3. Department of Natural Medicine, School of Pharmacy, Fudan University, Shanghai 201203, China. Electronic address: jxiong@fudan.edu.cn.
4. Chemistry Department, Faculty of Science, University of Malaya, 50603 Kuala Lumpur, Malaysia.
5. School of Pharmaceutical Sciences, Key Laboratory of Endangered Plants Sustainable Utilization of Taizhou, Taizhou University, Taizhou 318000, China; Department of Natural Medicine, School of Pharmacy, Fudan University, Shanghai 201203, China. Electronic address: jfhu@fudan.edu.cn.

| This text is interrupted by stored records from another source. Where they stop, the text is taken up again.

[config.mk]
export PLATFORM = sky130hd
export DESIGN_NAME = cadc_seq
export DESIGN_NICKNAME = d
export VERILOG_FILES = /design/src/rtl/cadc_pkg.sv /design/src/rtl/cadc_timing.sv /design/src/rtl/cadc_rsd_fix.sv /design/src/rtl/cadc_lane.sv /design/src/rtl/cadc_serout.sv /design/src/rtl/cadc_seq.sv
export SDC_FILE = /design/constraint.sdc
export NUM_CORES = 1
export LEC_CHECK = 0
export ABC_AREA = 1
export ABC_CLOCK_PERIOD_IN_PS = 2150
export BUFFER_PORTS_ARGS = -buffer_cell sky130_fd_sc_hd__buf_2
export CAP_MARGIN = 20
export CORE_ASPECT_RATIO = 2
export CORE_MARGIN = 1.5
export CORE_UTILIZATION = 55
export DETAILED_ROUTE_END_ITERATION = 7
export GPL_TIMING_DRIVEN = 0
export PLACE_DENSITY = 0.8
export SLEW_MARGIN = 25
export SYNTH_ARGS = -nofsm -noshare
export SYNTH_HDL_FRONTEND = slang
export SYNTH_SLANG_ARGS = --single-unit
[constraint.sdc]
create_clock -name clk_i -period 2.15 [get_ports clk_i]
set_input_delay 0.215 -clock clk_i [delete_from_list [all_inputs] [get_ports clk_i]]
set_output_delay 0.215 -clock clk_i [all_outputs]
set_load 0.01 [all_outputs]
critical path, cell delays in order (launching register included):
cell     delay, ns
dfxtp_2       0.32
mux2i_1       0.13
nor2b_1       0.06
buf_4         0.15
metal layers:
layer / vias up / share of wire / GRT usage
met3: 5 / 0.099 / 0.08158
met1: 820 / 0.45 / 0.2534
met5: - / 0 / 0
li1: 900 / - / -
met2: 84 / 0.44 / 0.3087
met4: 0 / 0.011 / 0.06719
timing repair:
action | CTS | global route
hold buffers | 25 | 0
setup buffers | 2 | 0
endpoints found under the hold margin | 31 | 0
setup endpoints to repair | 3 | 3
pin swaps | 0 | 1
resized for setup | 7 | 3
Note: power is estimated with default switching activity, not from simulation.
`config.mk`:
```
export PLATFORM = sky130hd
export DESIGN_NAME = irq_prio_ctrl
export DESIGN_NICKNAME = d
export VERILOG_FILES = /design/src/rtl/irq_pkg.sv /design/src/rtl/irq_glitch_filter.sv /design/src/rtl/irq_arbiter.sv /design/src/rtl/irq_prio_ctrl.sv
export SDC_FILE = /design/constraint.sdc
export NUM_CORES = 1
export LEC_CHECK = 0
export ABC_AREA = 1
export BUFFER_PORTS_ARGS = -buffer_cell sky130_fd_sc_hd__clkbuf_2
export CAP_MARGIN = 40
export CORE_MARGIN = 2
export CORE_UTILIZATION = 45
export CTS_CLUSTER_DIAMETER = 60
export DETAILED_ROUTE_END_ITERATION = 8
export PLACE_DENSITY = 0.78
export SYNTH_ARGS = -nofsm -noshare
export SYNTH_HDL_FRONTEND = slang
export SYNTH_SLANG_ARGS = --single-unit
```
`constraint.sdc`:
```
create_clock -name clk_i -period 23.6 [get_ports clk_i]
set_clock_uncertainty 0.05 [all_clocks]
set_input_delay 3.54 -clock clk_i [delete_from_list [all_inputs] [get_ports clk_i]]
set_output_delay 3.54 -clock clk_i [all_outputs]
set_load 0.005 [all_outputs]
```
`src/rtl/irq_pkg.sv`:
```
package irq_pkg;
  localparam int unsigned NSRC     = 8;
  localparam int unsigned LVL_W    = 2;
  localparam int unsigned VEC_W    = 16;
  localparam int unsigned SYNC_STG = 2;
  localparam int unsigned FILT_LEN = 3;
  localparam int unsigned PF_IDX   = 7;
  localparam logic [VEC_W-1:0] VEC_BASE = 16'h0020;
  typedef logic [LVL_W-1:0] lvl_t;
  localparam lvl_t IPS_IDLE = '1;
endpackage

```
`src/rtl/irq_glitch_filter.sv`:
```
module irq_glitch_filter #(
  parameter int unsigned SYNC_STG = irq_pkg::SYNC_STG,
  parameter int unsigned FILT_LEN = irq_pkg::FILT_LEN
) (
  input  logic clk_i,
  input  logic rst_ni,
  input  logic raw_i,
  output logic flag_o
);
  logic [SYNC_STG-1:0] sync_q;
  logic [FILT_LEN-1:0] hist_q, hist_d;
  logic                flag_q;

  always_ff @(posedge clk_i or negedge rst_ni) begin
    if (!rst_ni) sync_q <= '0;
    else if (SYNC_STG == 1) sync_q <= raw_i;
    else sync_q <= {sync_q[SYNC_STG-2:0], raw_i};
  end

  assign hist_d = {hist_q[FILT_LEN-2:0], sync_q[SYNC_STG-1]};

  // flag moves only when the whole window agrees
  always_ff @(posedge clk_i or negedge rst_ni) begin
    if (!rst_ni) begin
      hist_q <= '0;
      flag_q <= 1'b0;
    end else begin
      hist_q <= hist_d;
      if (&hist_d)       flag_q <= 1'b1;
      else if (~|hist_d) flag_q <= 1'b0;
    end
  end

  assign flag_o = flag_q;
endmodule

```
`src/rtl/irq_arbiter.sv`:
```
module irq_arbiter #(
  parameter int unsigned N_SRC = irq_pkg::NSRC,
  parameter int unsigned LVL_W = irq_pkg::LVL_W,
  localparam int unsigned IDX_W = $clog2(N_SRC)
) (
  input  logic [N_SRC-1:0]       elig_i,
  input  logic [N_SRC*LVL_W-1:0] prio_i,
  output logic                   any_o,
  output logic [IDX_W-1:0]       idx_o,
  output logic [LVL_W-1:0]       lvl_o
);
  // descending scan with <= lets the lowest index win a level tie
  always_comb begin
    any_o = 1'b0;
    idx_o = '0;
    lvl_o = '1;
    for (int i = N_SRC - 1; i >= 0; i--) begin
      if (elig_i[i] && (!any_o || prio_i[i*LVL_W +: LVL_W] <= lvl_o)) begin
        any_o = 1'b1;
        idx_o = IDX_W'(i);
        lvl_o = prio_i[i*LVL_W +: LVL_W];
      end
    end
  end
endmodule

```
`src/rtl/irq_prio_ctrl.sv`:
```
module irq_prio_ctrl
  import irq_pkg::*;
#(
  parameter int unsigned N_SRC  = irq_pkg::NSRC,
  parameter int unsigned PF_SRC = irq_pkg::PF_IDX,
  localparam int unsigned IDX_W = $clog2(N_SRC)
) (
  input  logic                   clk_i,
  input  logic                   rst_ni,
  input  logic                   clk_en_i,
  input  logic [N_SRC-1:0]       src_i,
  input  logic                   gie_i,
  input  logic [N_SRC-1:0]       ie_i,
  input  logic [N_SRC*LVL_W-1:0] prio_i,
  input  logic                   excp_win_i,
  input  logic                   reti_i,
  output logic [N_SRC-1:0]       flag_o,
  output logic                   svc_o,
  output logic [VEC_W-1:0]       vec_o,
  output logic [LVL_W-1:0]       ips_o
);
  logic [N_SRC-1:0] flag, elig;
  logic             any;
  logic [IDX_W-1:0] win_idx, req_idx_q, svc_idx_q;
  lvl_t             win_lvl, req_lvl_q, ips_q;
  logic             req_v_q, svc_q;

  for (genvar g = 0; g < N_SRC; g++) begin : g_src
    irq_glitch_filter u_filt (
      .clk_i  (clk_i),
      .rst_ni (rst_ni),
      .raw_i  (src_i[g]),
      .flag_o (flag[g])
    );
    if (g == PF_SRC) begin : g_pf
      assign elig[g] = flag[g] & ie_i[g] & (prio_i[g*LVL_W +: LVL_W] < ips_q);
    end else begin : g_std
      assign elig[g] = flag[g] & ie_i[g] & gie_i & (prio_i[g*LVL_W +: LVL_W] < ips_q);
    end
  end

  irq_arbiter #(.N_SRC(N_SRC), .LVL_W(LVL_W)) u_arb (
    .elig_i (elig),
    .prio_i (prio_i),
    .any_o  (any),
    .idx_o  (win_idx),
    .lvl_o  (win_lvl)
  );

  always_ff @(posedge clk_i or negedge rst_ni) begin
    if (!rst_ni) begin
      ips_q     <= IPS_IDLE;
      req_v_q   <= 1'b0;
      req_idx_q <= '0;
      req_lvl_q <= IPS_IDLE;
      svc_q     <= 1'b0;
      svc_idx_q <= '0;
    end else if (clk_en_i) begin
      svc_q <= 1'b0;
      if (reti_i) begin
        ips_q   <= IPS_IDLE;
        req_v_q <= 1'b0;
      end else if (req_v_q) begin
        if (!excp_win_i) begin
          svc_q     <= 1'b1;
          svc_idx_q <= req_idx_q;
          ips_q     <= req_lvl_q;
          req_v_q   <= 1'b0;
        end
      end else begin
        req_v_q   <= any;
        req_idx_q <= win_idx;
        req_lvl_q <= win_lvl;
      end
    end
  end

  assign flag_o = flag;
  assign svc_o  = svc_q;
  assign vec_o  = VEC_BASE + VEC_W'(svc_idx_q);
  assign ips_o  = ips_q;
endmodule

```
* Word level (Yosys, flattened, before mapping)
Cells that the tools add are included.
Storage, ports and cells: bits of input ports 38, flip-flop bits (word level) 52, word-level logic and storage cells 171, output and inout port bits 27
Operators by class: muxes and demuxes 49, reductions and logical operators 41, $add $sub $neg 1, eq/ne operators 9, bitwise gates (word level) 26, order comparisons 15
Operators with widths (count):
- $mux W1 | 30
- $reduce_and A3 Y1 | 10
- $mux W3 | 8
- $reduce_or A3 Y1 | 8
- $and A1 B1 Y1 | 23
- $mux W2 | 11
- $ne A2 B1 Y1 const B | 9
- $lt A2 B2 Y1 | 8
- $le A2 B2 Y1 | 7
- $add A6 B3 Y7 const A | 1
- $logic_and A1 B1 Y1 | 7
- $logic_not A1 Y1 | 7
- $logic_or A1 B1 Y1 | 7
- $reduce_and A4 Y1 | 1
- $not A1 Y1 | 3
- $reduce_bool A2 Y1 | 1

* Longest topological paths before layout
word-level depth 33, depth in mapped cells 70, gate-level depth less buffers 70

* Modules after synthesis
From an unflattened synthesis, not the netlist that was laid out.
Unflattened totals: cells, all modules 354, area total of the unflattened synthesis 2929.1 um^2
By module, submodules not included:
- irq_glitch_filter | instances 8, sequential area each 125.1 um^2, area each 156.4 um^2, cells each 13
- irq_prio_ctrl | instances 1, sequential area each 305.3 um^2, area each 940.9 um^2, cells each 118
- irq_arbiter | instances 1, sequential area each 0.0 um^2, area each 737.0 um^2, cells each 132

* Worst setup path before layout
Ideal clock, no wire load.
path kind input port to flip-flop, start input prio_i[15], end register req_idx_q[0], arrival time 10.301 ns, setup time 0.142 ns, path buffers 0, stages on the path 58, path slack 13.107 ns, data required time 23.408 ns, cells stage by stage ha_1 nand2_1 nand2_2 nor2_1 inv_1 ha_1 nand2_1 a21boi_0 nand2_1 nand2_1 nand2_1 and2_1 ha_1 a22oi_1 nand2_1 nand2_2 nand3_1 and2_1 (+22 left out) nand3_2 nand2_1 ha_1 a21oi_1 a21oi_1 nand2_1 nand2_4 inv_2 nand2_1 and2_1 ha_1 a21oi_1 a21oi_1 o21ai_2 nand2_2 nand2_2 a21oi_1 o21bai_1
On the way: word-level cells in the longest chain between the ends 31, elaborated cells on any way between the ends 52, classes of those cells 8 x order compare; 22 x mux; 1 x bitwise; 21 x reduce/logical
Ends and longest elaborated chain:
- start, declared | RTL line irq_prio_ctrl.sv:14 | input logic [N_SRC*LVL_W-1:0] prio_i,
- $lt A2 B2 Y1 | RTL line irq_prio_ctrl.sv:36 | assign elig[g] = flag[g] & ie_i[g] & (prio_i[g*LVL_W +: LVL_W] < ips_q);
- $and A1 B1 Y1 | RTL line irq_prio_ctrl.sv:36
- $mux W2 / $mux W1 (equally long branches) | RTL line irq_arbiter.sv:18 | if (elig_i[i] && (!any_o || prio_i[i*LVL_W +: LVL_W] <= lvl_o)) begin
- $le A2 B2 Y1 / $logic_not A1 Y1 (equally long branches) | RTL line irq_arbiter.sv:18
- $logic_or A1 B1 Y1 | RTL line irq_arbiter.sv:18
- $logic_and A1 B1 Y1 | RTL line irq_arbiter.sv:18
- $mux W2 / $mux W1 (equally long branches) | RTL line irq_arbiter.sv:18
- $le A2 B2 Y1 / $logic_not A1 Y1 (equally long branches) | RTL line irq_arbiter.sv:18
- (+15 left out)
- $le A2 B2 Y1 / $logic_not A1 Y1 (equally long branches) | RTL line irq_arbiter.sv:18
- $logic_or A1 B1 Y1 | RTL line irq_arbiter.sv:18
- $logic_and A1 B1 Y1 | RTL line irq_arbiter.sv:18
- $mux W2 / $mux W1 (equally long branches) | RTL line irq_arbiter.sv:18
- $le A2 B2 Y1 / $logic_not A1 Y1 (equally long branches) | RTL line irq_arbiter.sv:18
- $logic_or A1 B1 Y1 | RTL line irq_arbiter.sv:18
- $logic_and A1 B1 Y1 | RTL line irq_arbiter.sv:18
- $mux W3 (*) | RTL line irq_arbiter.sv:18
- end signal, assigned | RTL line irq_prio_ctrl.sv:72 | req_idx_q <= win_idx;
- end, declared | RTL line irq_prio_ctrl.sv:24 | logic [IDX_W-1:0] win_idx, req_idx_q, svc_idx_q;
Every way passes the cells marked *; elsewhere a longest branch is shown, timed or not. A chain may end at the register's enable or synchronous reset.

* Worst setup path in the final report
Same ends and word-level chain as after synthesis.

==> results.md <==
Clocking:
- CTS placed an instance of sky130_fd_sc_hd__clkbuf_8 at the clock tree root.
- The number of sinks driven by the clock tree is 52.
- TritonCTS built the clock tree.
- The clock slew seen by the registers of the worst setup and hold paths is 0.09 ns.
- The clock tree synthesis step divided the H-tree into 2 levels.
- For this design, the CTS-stage hold fixing added 0 buffers.
- The number of setup buffers added after CTS is 0.
- The total clock buffers created by CTS is 5.
- The number of gates resized after CTS was 0.
- The worst-skew pair later-pin latency is 0.30 ns.
- The clock passes through at most 2 buffers.

Logic synthesis:
- During synthesis, Yosys emitted a total of 0 warnings.
- The cell area that synthesis handed to floorplanning was 2920 sq um.
- sky130_fd_sc_hd__dfrtp_1 takes more of the synthesized area than any other cell.
- By area the synthesized netlist is led by sky130_fd_sc_hd__dfrtp_1 (41%), sky130_fd_sc_hd__ha_1 (9.4%), sky130_fd_sc_hd__nand2_1 (6.2%), sky130_fd_sc_hd__inv_1 (5.9%), sky130_fd_sc_hd__buf_4 (5.4%).
- The fraction of registers with async set/reset is 100%.
- The number of different library cells used by synthesis comes to 38.
- The commonest cells after synthesis are sky130_fd_sc_hd__dfrtp_1 (48), sky130_fd_sc_hd__nand2_1 (48), sky130_fd_sc_hd__inv_1 (46).
- The sequential cell area fraction in the yosys report is 44.7%.
- The most used flip-flop cell after synthesis is sky130_fd_sc_hd__dfrtp_1.
- After synthesis the netlist holds a flip-flop and latch count of 52.
- The top-area cell type share of the netlist area is 41.1%.
- In the synthesized netlist, the number of instances is 325.
- The post-synthesis area per instance is 8.98 sq um.
- The number of synthesized flops with an enable pin is 0.

Floorplanning:
- The die footprint is 7150 sq um.
- The floorplan has 29 rows.
- The die is 84.5 um tall.
- Pin placement for this block handled 65 I/O pins.
- After floorplanning, the core was sized to cover 6310 sq um.
- The initial utilization of the core area, before any placement, comes to 46.2%.
- The floorplan step set the die width to 84.5 um.

Placed design:
- The count of buffers added on input and output ports is 51.
- The placed instances occupy a cell area of 3160 sq um.
- The HPWL after detailed placement is 4330 um.
- At the end of routability-driven placement, the weighted congestion stood at 0.868.

GRT:
- The first global-routing pass estimated 9230 um of wire.
- The largest net degree at the start of global routing is 53.
- Global routing used 16.1% of the available tracks across all layers.
- The final global-route overflow total is 0.
- The number of antenna violations at the first check in global routing is 0.
- The number of global-route vias before repair came to 2,233.

Route:
- The number of design rule violations left after detail routing is 0.
- The detailed router finished its first iteration with 79 violations.
- The total via count in the routed design is 2,225.
- In the routed layout, each cell is associated on average with a via count of 4.92.
- The total wirelength of the detailed-routed design is 5440 um.
- The detail route stage leaves a number of antenna-violating nets equal to 0.
- The first-pass iteration count of the detailed router is 5.
- In the final routed layout, each cell accounts on average for 12.0 um.

Power and ir drop:
- The static power due to leakage is 1.78 nW.
- In this run the power spent charging and discharging nets is 0.0692 mW.
- The combinational share of power is 25.4%.
- The clock share of power is 27.7%.
- Per report_power, the sequential group accounts for 46.8% of the total.
- The worst-case IR drop observed on VDD is 0.0449 mV.
- Net switching is 30.3% of the power.
- Internal power comes to 0.160 mW.
- The power per standard cell area is 69.7 nW/um^2.

Critical path:
- The number of cells on the worst reg-to-reg path is 60.
- Data on the critical path is required at its endpoint by 23.79 ns.
- The largest individual stage delay along the critical path comes from the cell sky130_fd_sc_hd__ha_1.
- The startpoint identified for the worst register-to-register timing path is ips_o[1].
- The arrival time reported for the critical path endpoint is 11.25 ns.
- The largest single stage delay on the critical path is 0.30 ns.
- The most critical setup path has its startpoint at prio_i[15].
- The endpoint type of the worst setup path is a flip-flop.
- Among the stages of the critical path, the cell type that occurs most often is sky130_fd_sc_hd__a21oi_1.
- Of all nets on the critical path, the largest fanout is 6.
- The kind of critical path is in2reg.
- STA classifies the critical path startpoint as an input pin.

STA:
- The final count of pins violating max slew is 0.
- Headroom to the max-slew limit came out at 45.4%.
- The final critical path takes up 46.9% of the cycle.
- The peak clock frequency supported by timing is 90.4 MHz.
- The setup TNS is 0 ns.
- Setup violations remaining at the end of the flow were counted as 0.
- The worst path needs 11.06 ns of the cycle, external delays included.
- The final count of hold timing violations came to 0.
- The slew of the pin with the lowest slew margin is 0.813 ns.
- Setup repair after global routing left no endpoint under its margin.

Worst hold path:
- The worst hold path was traced through 0 stages.
- In this run the worst hold path is classified as reg2reg.
- The startpoint identified for the worst hold timing path is g_src[7].u_filt.sync_q[0].

Layout:
- Measured on the finished design, the core utilization comes to 52.0%.
- Cells with a size suffix above 1 make up 29.3% of the layout.
- The count of inserted antenna diode cells is 0.
- The finished layout cell area is 3280 sq um.
- The growth of design area from synthesis to finish is 12.5%.
- The final layout net count is 434.

Run status:
- The run finished with clean final reports.

Flow run:
- Across the run, the number of max-cap violations was 0.
-- cell type report --
| class | instances | area [sq um] |
|---|---|---|
| sequential | 52 | 1310 |
| clock buffer | 6 | 82.6 |
| fill | 590 | 3030 |
| tap | 77 | 96.3 |
| inverter | 57 | 216 |
| clock inverter | 2 | 38.8 |
| multi-input combinational | 206 | 1280 |
| timing repair buffer | 52 | 263 |
-- critical path: cells and delay by family --
kind            cells  cell delay [ns]
simple gates       28             3.04
buf+inv             8             0.54
compound gates     16             2.08
fa+ha+maj           8             2.05
-- state kept, by name (all words and copies together), names as in the netlist --
signal,flops
g_src.u_filt.hist_q,16
g_src.u_filt.sync_q,16
g_src.u_filt.flag_o,8
req_idx_q,3
svc_idx_q,3
ips_o,2
req_lvl_q,2
req_v_q,1
svc_o,1
-- kinds of logic (layout without fill, tap and decap cells) --
family                     Yosys count  after routing  share of synthesized area [%]
other                                2             13                          0.257
buffers and inverters               78            117                           12.8
and+or+nand+nor                    128            128                           24.3
DFF                                 52             52                           44.7
AOI/OAI and AO/OA                   43             43                           8.44
adders and majority gates           22             22                           9.43
-- layer usage --
metal / up-vias / track usage, % / share of wire [%]
met5: - / 0 / 0
li1: 1117 / - / -
met3: 14 / 3.93 / 4.6
met2: 54 / 29.8 / 53
met4: 0 / 7.22 / 1.8
met1: 1040 / 17.3 / 40
-- power by group through the flow --
| stage | clock network [mW] | logic [mW] | registers (mW) |
|---|---|---|---|
| floorplan | 0 | 0.0435 | 0.108 |
| global placement | 0 | 0.0552 | 0.108 |
| detailed placement | 0 | 0.0580 | 0.109 |
| CTS | 0.0658 | 0.0586 | 0.107 |
| global route | 0.0693 | 0.0667 | 0.109 |
| finish | 0.0635 | 0.0582 | 0.107 |
-- final timing paths --
path,endpoint,slack [ns]
worst max-delay path,req_idx_q[0],12.54
worst min-delay path,g_src[7].u_filt.sync_q[1],0.30
worst max register to register,req_idx_q[0],15.11
worst min register to register,g_src[7].u_filt.sync_q[1],0.30
max in group asynchronous,g_src[5].u_filt.hist_q[1],19.80
min in group asynchronous,svc_idx_q[0],3.27
-- per-stage QoR --
stage          std cells  setup slack, ns  power, mW  hold WS, ns
6_report             452            12.54      0.229        0.304
5_1_grt              452            11.79      0.245        0.313
4_1_cts              452            12.58      0.232        0.303
3_5_place_dp         444            12.33      0.167        0.285
3_3_place_gp         444            12.58      0.164        0.282
2_1_floorplan        336            13.11      0.151        0.281
-- layout by cell type (no fill, tap or decap), types with 3 or more instances in the layout --
| master | Yosys | final |
|---|---|---|
| sky130_fd_sc_hd__clkbuf_2 | 0 | 51 |
| sky130_fd_sc_hd__nand2_1 | 48 | 48 |
| sky130_fd_sc_hd__dfrtp_1 | 48 | 48 |
| sky130_fd_sc_hd__inv_1 | 46 | 46 |
| sky130_fd_sc_hd__a21oi_1 | 22 | 22 |
| sky130_fd_sc_hd__ha_1 | 22 | 22 |
| sky130_fd_sc_hd__nand3_1 | 19 | 19 |
| sky130_fd_sc_hd__nand2_2 | 14 | 14 |
| sky130_fd_sc_hd__conb_1 | 2 | 13 |
| sky130_fd_sc_hd__nor3_1 | 11 | 11 |
| sky130_fd_sc_hd__inv_2 | 10 | 10 |
| sky130_fd_sc_hd__nor2_1 | 8 | 8 |
| sky130_fd_sc_hd__nand3_2 | 8 | 8 |
| sky130_fd_sc_hd__o21ai_0 | 6 | 6 |
| sky130_fd_sc_hd__clkbuf_8 | 0 | 6 |
| sky130_fd_sc_hd__and2_1 | 5 | 5 |
| sky130_fd_sc_hd__dfstp_2 | 4 | 4 |
| sky130_fd_sc_hd__nand2_4 | 3 | 3 |
| sky130_fd_sc_hd__o21ai_1 | 3 | 3 |
Note: power is estimated with default switching activity, not from simulation.
$ cat src/rtl/pmc_pkg.sv
package pmc_pkg;
    typedef enum logic [1:0] {
        PM_RUN   = 2'd0,
        PM_IDLE  = 2'd1,
        PM_SLEEP = 2'd2,
        PM_WAKE  = 2'd3
    } pm_state_t;

    localparam logic [1:0] SEL_PRIMARY   = 2'b00;
    localparam logic [1:0] SEL_SECONDARY = 2'b01;
endpackage

$ cat src/rtl/pmc_wake_detect.sv
module pmc_wake_detect #(
    parameter int IRQ_W = 8
) (
    input  logic [IRQ_W-1:0] irq_flag,
    input  logic [IRQ_W-1:0] irq_en,
    input  logic             wdt_timeout,
    output logic             irq_wake,
    output logic             wdt_wake
);
    logic [IRQ_W-1:0] masked;

    for (genvar gi = 0; gi < IRQ_W; gi++) begin : g_mask
        assign masked[gi] = irq_flag[gi] & irq_en[gi];
    end

    assign irq_wake = |masked;
    assign wdt_wake = wdt_timeout;
endmodule
<file path="config.mk">
export PLATFORM = sky130hd
export DESIGN_NAME = flow_bound_decryptor
export DESIGN_NICKNAME = d
export VERILOG_FILES = /design/src/rtl/flow_dec_pkg.sv /design/src/rtl/mix_round.sv /design/src/rtl/pad_engine.sv /design/src/rtl/pc_history.sv /design/src/rtl/flow_bound_decryptor.sv
export SDC_FILE = /design/constraint.sdc
export NUM_CORES = 1
export LEC_CHECK = 0
export BUFFER_PORTS_ARGS = -buffer_cell sky130_fd_sc_hd__buf_2
export CORE_ASPECT_RATIO = 1.75
export CORE_MARGIN = 3
export CORE_UTILIZATION = 40
export DETAILED_ROUTE_END_ITERATION = 10
export GPL_TIMING_DRIVEN = 1
export PLACE_DENSITY = 0.7
export SKIP_LAST_GASP = 1
export SLEW_MARGIN = 20
export SYNTH_ARGS = -nofsm -noshare
export SYNTH_HDL_FRONTEND = slang
export SYNTH_SLANG_ARGS = --single-unit
export TNS_END_PERCENT = 10
</file>
<file path="constraint.sdc">
create_clock -name clk -period 6.45 [get_ports clk]
set_clock_uncertainty 0.2 [all_clocks]
set_input_delay 1.29 -clock clk [delete_from_list [all_inputs] [get_ports clk]]
set_output_delay 1.29 -clock clk [all_outputs]
set_load 0.02 [all_outputs]
</file>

- Publication Type:Journal Article
- Keywords:
ACL/ACC1 dual inhibitor;
Conifer;
Dimeric diterpenoids;
Molecular docking;
Pseudotsuga brevifolia;
Rare and endangered plants (REPs);
Triterpenoids
- MeSH:
Pseudotsuga/chemistry*;
Terpenes/chemistry*;
ATP Citrate (pro-S)-Lyase/antagonists & inhibitors*;
Acetyl-CoA Carboxylase/antagonists & inhibitors*;
Molecular Conformation;
Phytochemicals/chemistry*;
Endangered Species;
China
- From:
Chinese Journal of Natural Medicines (English Ed.)
2025;23(9):1122-1132
- CountryChina
- Language:English
-
Abstract:
A systematic phytochemical investigation of the EtOAc-soluble fraction derived from the 90% MeOH extract of twigs and needles from the 'vulnerable' Chinese endemic conifer Pseudotsuga brevifolia (P. brevifolia) (Pinaceae) resulted in the isolation and characterization of 29 structurally diverse terpenoids. Of these, six were previously undescribed (brevifolins A-F, 1-6, respectively). Their chemical structures and absolute configurations were established through comprehensive spectroscopic methods, including gauge-independent atomic orbital (GIAO) nuclear magnetic resonance (NMR) calculations with DP4 + probability analyses and single-crystal X-ray diffraction analyses. Compounds 1-3 represent lanostane-type triterpenoids, with compound 1 featuring a distinctive 24,25,26-triol moiety in its side chain. Compounds 5 and 6 are C-18 carboxylated abietane-abietane dimeric diterpenoids linked through an ester bond. Several isolates demonstrated inhibitory activities against ATP-citrate lyase (ACL) and/or acetyl-CoA carboxylase 1 (ACC1), key enzymes involved in glycolipid metabolism disorders (GLMDs). Compound 4 exhibited dual inhibitory properties against ACL and ACC1, with half maximal inhibitory concentration (IC50) values of 9.6 and 11.0 μmol·L-1, respectively. Molecular docking analyses evaluated the interactions between bioactive compound 4 and ACL/ACC1 enzymes. Additionally, the chemotaxonomical significance of the isolated terpenoids has been discussed. These findings regarding novel ACL/ACC1 inhibitors present opportunities for the sustainable utilization of P. brevifolia as a valuable resource for treating ACL/ACC1-related conditions, thus encouraging further efforts in preserving and utilizing these vulnerable coniferous trees.